Historic district in Massachusetts, United States

The Sudbury Dam Historic District is a historic district on the southeastern end of Sudbury Reservoir off Massachusetts Route 30 in Framingham and Southborough, Massachusetts. The district encompasses the Sudbury Dam (also known as the Fayville Dam for the nearby neighborhood of Southborough), which impounds the reservoir, and an area encompassing several historic structures located below the dam. The area includes water-supply-related structures from three phases of development of the Greater Boston water supply system. It was listed on the National Register of Historic Places in 1990.

==Description==
Sudbury Dam was built in 1894 to impound the Stony Brook branch of the Sudbury River. It has a large earthen embankment 1800 ft in length, and a concrete core wall with a spillway 300 ft wide. There is a gate chamber, designed by Wheelwright & Haven, located on the dam north of the spillway. At first it regulated the flow out the channel toward Framingham Reservoir No. 3, but it was modified in 1907 to control flow to the Weston Aqueduct as well, and again in 1916–17 for the provision of hydroelectric power. The facility was used for power generation until the 1970s, when the generation equipment was removed.

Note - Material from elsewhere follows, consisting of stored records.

===== src/cdca_regs.vh =====
// register offsets, field positions and codes for the decode and add unit
`ifndef CDCA_REGS_VH
`define CDCA_REGS_VH
// register byte addresses
`define CDCA_INSTR_OFS 8'h00
`define CDCA_OPND_OFS 8'h04
`define CDCA_FLAGS_OFS 8'h08
`define CDCA_DECODE_OFS 8'h0C
`define CDCA_RESULT_OFS 8'h10
// reset values
`define CDCA_INSTR_RST 24'hFF_FFFF
`define CDCA_OPND_RST 16'h0000
`define CDCA_FLAGS_RST 8'h00
// flag bit positions
`define CDCA_FLAG_C 7
`define CDCA_FLAG_Z 6
`define CDCA_FLAG_S 5
`define CDCA_FLAG_V 4
`define CDCA_FLAG_D 3
`define CDCA_FLAG_H 2
// decode register fields
`define CDCA_DEC_CLASS_LSB 0
`define CDCA_DEC_SUB_LSB 4
`define CDCA_DEC_COND_LSB 8
`define CDCA_DEC_TAKEN 12
`define CDCA_DEC_UNDEF 13
`define CDCA_DEC_BYTES_LSB 16
`define CDCA_DEC_CYC_LSB 20
// instruction classes
`define CDCA_CL_UNDEF 4'h0
`define CDCA_CL_LD_W_R 4'h1
`define CDCA_CL_LD_R_W 4'h2
`define CDCA_CL_DECREMENT_JUMP_NONZERO 4'h3
`define CDCA_CL_RJMP 4'h4
`define CDCA_CL_LD_IMM 4'h5
`define CDCA_CL_DJMP 4'h6
`define CDCA_CL_INC 4'h7
`define CDCA_CL_CTRL 4'h8
`define CDCA_CL_ADD 4'h9
`define CDCA_CL_ADC 4'hA
// add opcode row codes (upper nibble) and timing
`define CDCA_ROW_ADD 4'h0
`define CDCA_ROW_ADC 4'h1
`define CDCA_CYC_SHORT 4'h4
`define CDCA_CYC_LONG 4'h6
`define CDCA_BYTES_SHORT 3'h2
`define CDCA_BYTES_LONG 3'h3
`endif


===== src/cdca_unit.v =====
// opcode decoder, jump condition evaluator and add datapath with apb access
//
// The APB register port and the register offsets were decided locally.
`include "cdca_regs.vh"

// Summary of operation
// RULE1 - nibbles 8-E: upper nibble is working register
// RULE2 - nibble F: sixteen single-byte control operations
// RULE3 - conditional jumps carry a 4-bit condition field
// RULE4 - condition uses only carry, zero, sign, overflow
// RULE5 - basic condition encodings per flag
// RULE6 - signed encodings use sign xor overflow
// RULE7 - unsigned above and at-most encodings
// RULE8 - alias conditions share one encoding
// RULE9 - jump taken only when condition true
// RULE10 - adc adds dst, src and carry
// RULE11 - adc sets carry, zero, sign, overflow
// RULE12 - adc clears decimal flag, sets half-carry
// RULE13 - adc encodings, sizes and cycle counts
// RULE14 - add adds dst and src, no carry
// RULE15 - add sets carry, zero, sign, overflow
// RULE16 - add clears decimal flag, sets half-carry
// RULE17 - add encodings, sizes and cycle counts
// RULE18 - operand fields: 16 working, 256 registers
// RULE19 - empty map positions stay undefined
module cdca_unit (
    input wire i_clk, // core clock
    input wire i_srst, // synchronous reset, active high
    input wire i_psel, // apb select
    input wire i_penable, // apb access phase
    input wire i_pwrite, // apb write
    input wire [7:0] i_paddr, // apb byte address
    input wire [31:0] i_pwdata, // apb write data
    output reg [31:0] o_prdata, // apb read data
    output wire o_pready, // apb ready
    output wire o_pslverr, // apb error on unmapped address
    output reg o_jump_taken, // registered jump decision
    output reg o_exec_done // pulse after an add updated flags
);

    // software visible state
    reg [23:0] instr_reg; // opcode, second and third byte
    reg [15:0] opnd_reg; // dst value low, src value high
    reg [7:0] flags_reg; // processor flags
    reg [7:0] result_reg; // last add result
    reg exec_reg; // add pending after an opcode write
    reg [7:0] flags_next; // flags after execution
    reg [7:0] result_next; // sum after execution

    // decode outputs
    reg [3:0] dec_class; // instruction class
    reg [3:0] dec_sub; // register number or control index
    reg [3:0] dec_cond; // condition field
    reg dec_undef; // empty map position
    reg [2:0] dec_bytes; // instruction length, adds only
    reg [3:0] dec_cycles; // execution cycles, adds only
    reg [7:0] dst_addr; // destination register address
    reg [7:0] src_addr; // source register address
    reg cond_true; // condition evaluation result

    // opcode field split
    wire [7:0] opc = instr_reg[7:0];
    wire [7:0] byte2 = instr_reg[15:8];
    wire [7:0] byte3 = instr_reg[23:16];
    wire [3:0] opc_hi = opc[7:4];
    wire [3:0] opc_lo = opc[3:0];

    // apb strobes and decode of the address
    wire acc = i_psel & i_penable;
    wire wr = acc & i_pwrite;
    wire hit_instr = (i_paddr == `CDCA_INSTR_OFS);
    wire hit_opnd = (i_paddr == `CDCA_OPND_OFS);
    wire hit_flags = (i_paddr == `CDCA_FLAGS_OFS);
    wire hit_dec = (i_paddr == `CDCA_DECODE_OFS);
    wire hit_res = (i_paddr == `CDCA_RESULT_OFS);
    wire mapped = hit_instr | hit_opnd | hit_flags | hit_dec | hit_res;

    // zero wait states; unmapped access is refused with an error
    assign o_pready = 1'b1;
    assign o_pslverr = acc & ~mapped;

    // flag fields used by the condition evaluator
    wire fc = flags_reg[`CDCA_FLAG_C]; // RULE4
    wire fz = flags_reg[`CDCA_FLAG_Z]; // RULE4
    wire fs = flags_reg[`CDCA_FLAG_S]; // RULE4
    wire fv = flags_reg[`CDCA_FLAG_V]; // RULE4
    wire sxv = fs ^ fv;

    // condition evaluation; decimal and half-carry never take part
    always @*
    begin
        case (dec_cond)
            4'h0: cond_true = 1'b0; // RULE5
            4'h8: cond_true = 1'b1; // RULE5
            4'h7: cond_true = fc; // RULE5 RULE7
            4'hF: cond_true = ~fc; // RULE5 RULE7
            4'h6: cond_true = fz; // RULE5 RULE8
            4'hE: cond_true = ~fz; // RULE5 RULE8
            4'hD: cond_true = ~fs; // RULE5
            4'h5: cond_true = fs; // RULE5
            4'h4: cond_true = fv; // RULE5
            4'hC: cond_true = ~fv; // RULE5
            4'h9: cond_true = ~sxv; // RULE6
            4'h1: cond_true = sxv; // RULE6
            4'hA: cond_true = ~(fz | sxv); // RULE6
            4'h2: cond_true = fz | sxv; // RULE6
            4'hB: cond_true = ~fc & ~fz; // RULE7
            default: cond_true = fc | fz; // RULE7
        endcase
    end

    // opcode decoder
    always @*
    begin
        dec_class = `CDCA_CL_UNDEF;
        dec_sub = opc_hi;
        dec_cond = 4'h0;
        dec_undef = 1'b0;
        dec_bytes = 3'h0;
        dec_cycles = 4'h0;
        dst_addr = 8'h00;
        src_addr = 8'h00;
        if (opc_lo == 4'hF)
        begin
            // control index is the upper nibble, next .. no_operation
            dec_class = `CDCA_CL_CTRL; // RULE2
        end
        else if (opc_lo >= 4'h8)
        begin
            // upper nibble names the working register
            dec_sub = opc_hi; // RULE1
            case (opc_lo)
                4'h8: dec_class = `CDCA_CL_LD_W_R; // RULE1
                4'h9: dec_class = `CDCA_CL_LD_R_W; // RULE1
                4'hA: dec_class = `CDCA_CL_DECREMENT_JUMP_NONZERO; // RULE1
                4'hB: dec_class = `CDCA_CL_RJMP; // RULE1
                4'hC: dec_class = `CDCA_CL_LD_IMM; // RULE1
                4'hD: dec_class = `CDCA_CL_DJMP; // RULE1
                default: dec_class = `CDCA_CL_INC; // RULE1
            endcase
            // jump opcodes carry the condition in the upper nibble
            if (opc_lo == 4'hB || opc_lo == 4'hD)
            begin
                dec_cond = opc_hi; // RULE3
                dec_sub = 4'h0;
            end
        end
        else if ((opc_hi == `CDCA_ROW_ADD || opc_hi == `CDCA_ROW_ADC)
                 && opc_lo >= 4'h2 && opc_lo <= 4'h6)
        begin
            // add family in rows 0 and 1
            if (opc_hi == `CDCA_ROW_ADC)
                dec_class = `CDCA_CL_ADC;
            else
                dec_class = `CDCA_CL_ADD;
            dec_sub = opc_lo;
            if (opc_lo == 4'h2 || opc_lo == 4'h3)
            begin
                // working register forms, 2 bytes
                dec_bytes = `CDCA_BYTES_SHORT; // RULE13 RULE17
                dec_cycles = (opc_lo == 4'h2) ? `CDCA_CYC_SHORT : `CDCA_CYC_LONG; // RULE13 RULE17
                dst_addr = {4'h0, byte2[7:4]}; // RULE18
                src_addr = {4'h0, byte2[3:0]}; // RULE18
            end
            else
            begin
                // full register forms, 3 bytes
                dec_bytes = `CDCA_BYTES_LONG; // RULE13 RULE17
                dec_cycles = `CDCA_CYC_LONG; // RULE13 RULE17
                if (opc_lo == 4'h6)
                begin
                    dst_addr = byte2; // RULE18
                    src_addr = 8'h00; // immediate in third byte
                end
                else
                begin
                    dst_addr = byte3; // RULE18
                    src_addr = byte2; // RULE18
                end
            end
        end
        else
        begin
            // other rows belong elsewhere; report as not decoded here
            dec_undef = 1'b1; // RULE19
        end
    end

    // add datapath; src is already fetched (indirect or immediate)
    wire is_add = (dec_class == `CDCA_CL_ADD) | (dec_class == `CDCA_CL_ADC);
    wire [7:0] op_d = opnd_reg[7:0];
    wire [7:0] op_s = (opc_lo == 4'h6) ? byte3 : opnd_reg[15:8]; // RULE18
    wire cin = (dec_class == `CDCA_CL_ADC) ? fc : 1'b0; // RULE10 RULE14
    wire [8:0] sum9 = {1'b0, op_d} + {1'b0, op_s} + {8'h00, cin}; // RULE10 RULE14
    wire [4:0] sum_lo = {1'b0, op_d[3:0]} + {1'b0, op_s[3:0]} + {4'h0, cin};

    // flags produced by an add or add-with-carry
    always @*
    begin
        flags_next = flags_reg;
        result_next = sum9[7:0];
        flags_next[`CDCA_FLAG_C] = sum9[8]; // RULE11 RULE15
        flags_next[`CDCA_FLAG_Z] = (sum9[7:0] == 8'h00); // RULE11 RULE15
        flags_next[`CDCA_FLAG_S] = sum9[7]; // RULE11 RULE15
        flags_next[`CDCA_FLAG_V] = (op_d[7] == op_s[7]) & (sum9[7] != op_d[7]); // RULE11 RULE15
        flags_next[`CDCA_FLAG_D] = 1'b0; // RULE12 RULE16
        flags_next[`CDCA_FLAG_H] = sum_lo[4]; // RULE12 RULE16
    end

    // register writes and execution of the pending add
    always @(posedge i_clk)
    begin
        if (i_srst)
        begin
            instr_reg <= `CDCA_INSTR_RST;
            opnd_reg <= `CDCA_OPND_RST;
            flags_reg <= `CDCA_FLAGS_RST;
            result_reg <= 8'h00;
            exec_reg <= 1'b0;
            o_exec_done <= 1'b0;
            o_jump_taken <= 1'b0;
        end
        else
        begin
            // an opcode write arms one execution cycle
            exec_reg <= wr & hit_instr;
            o_exec_done <= exec_reg & is_add;
            if (wr & hit_instr)
                instr_reg <= i_pwdata[23:0];
            if (wr & hit_opnd)
                opnd_reg <= i_pwdata[15:0];
            // a software write of flags loses to a same-cycle add
            if (exec_reg & is_add)
            begin
                flags_reg <= flags_next; // RULE11 RULE12 RULE15 RULE16
                result_reg <= result_next; // RULE10 RULE14
            end
            else if (wr & hit_flags)
                flags_reg <= i_pwdata[7:0];
            // jump only on a true condition, else fall through
            o_jump_taken <= ((dec_class == `CDCA_CL_RJMP) | (dec_class == `CDCA_CL_DJMP))
                            & cond_true; // RULE9
        end
    end

    // read data captured in the setup phase, held through access
    always @(posedge i_clk)
    begin
        if (i_srst)
            o_prdata <= 32'h0000_0000;
        else if (i_psel & ~i_penable & ~i_pwrite)
        begin
            if (hit_instr)
                o_prdata <= {8'h00, instr_reg};
            else if (hit_opnd)
                o_prdata <= {16'h0000, opnd_reg};
            else if (hit_flags)
                o_prdata <= {24'h00_0000, flags_reg};
            else if (hit_dec)
                o_prdata <= {8'h00, dec_cycles, 1'b0, dec_bytes, 2'b00, dec_undef, cond_true,
                             dec_cond, dec_sub, dec_class}; // RULE3 RULE9
            else if (hit_res)
                o_prdata <= {src_addr, dst_addr, 8'h00, result_reg};
            else
                o_prdata <= 32'h0000_0000;
        end
    end

endmodule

A storehouse, located just northeast of the dam, was built in 1900 to house wooden stop planks used to regulate flow. This building was converted to house electrical equipment when the hydroelectric facility was built. Below the dam, to the northeast of the channel to Framingham Reservoir No. 3, is the head house for the Weston Aqueduct. Built in 1903, it was designed by Shepley, Rutan and Coolidge to harmonize with the existing gate house. Adjacent to this head house is the head house for Shaft #4 of the Hultman Aqueduct, built 1939–40. The Hultman Aqueduct is a high-pressure underground aqueduct carrying water from Wachusett Reservoir to staging facilities closer to Boston, acting as a secondary system since 2003 to the MetroWest Water Supply Tunnel. This head house, also designed to harmonize with the previous buildings, was designed by Densmore, LeClear & Robbins, who also designed similar structures for the systems of the Quabbin Reservoir. There are also two modern buildings on the site (built in the 1970s) that are not architecturally sympathetic to the others, and a small cluster of 19th century farm buildings that were moved when the dam was built.

There are two bridges in the district. The older of the two carries Massachusetts Route 30 over the open channel below the dam, and was built in 1898. It is a concrete twin-arch bridge, faced in granite. The second bridge, a single-arch span made of similar materials, carries an access road over the open channel to the Weston Aqueduct head house, and was built in 1902–03.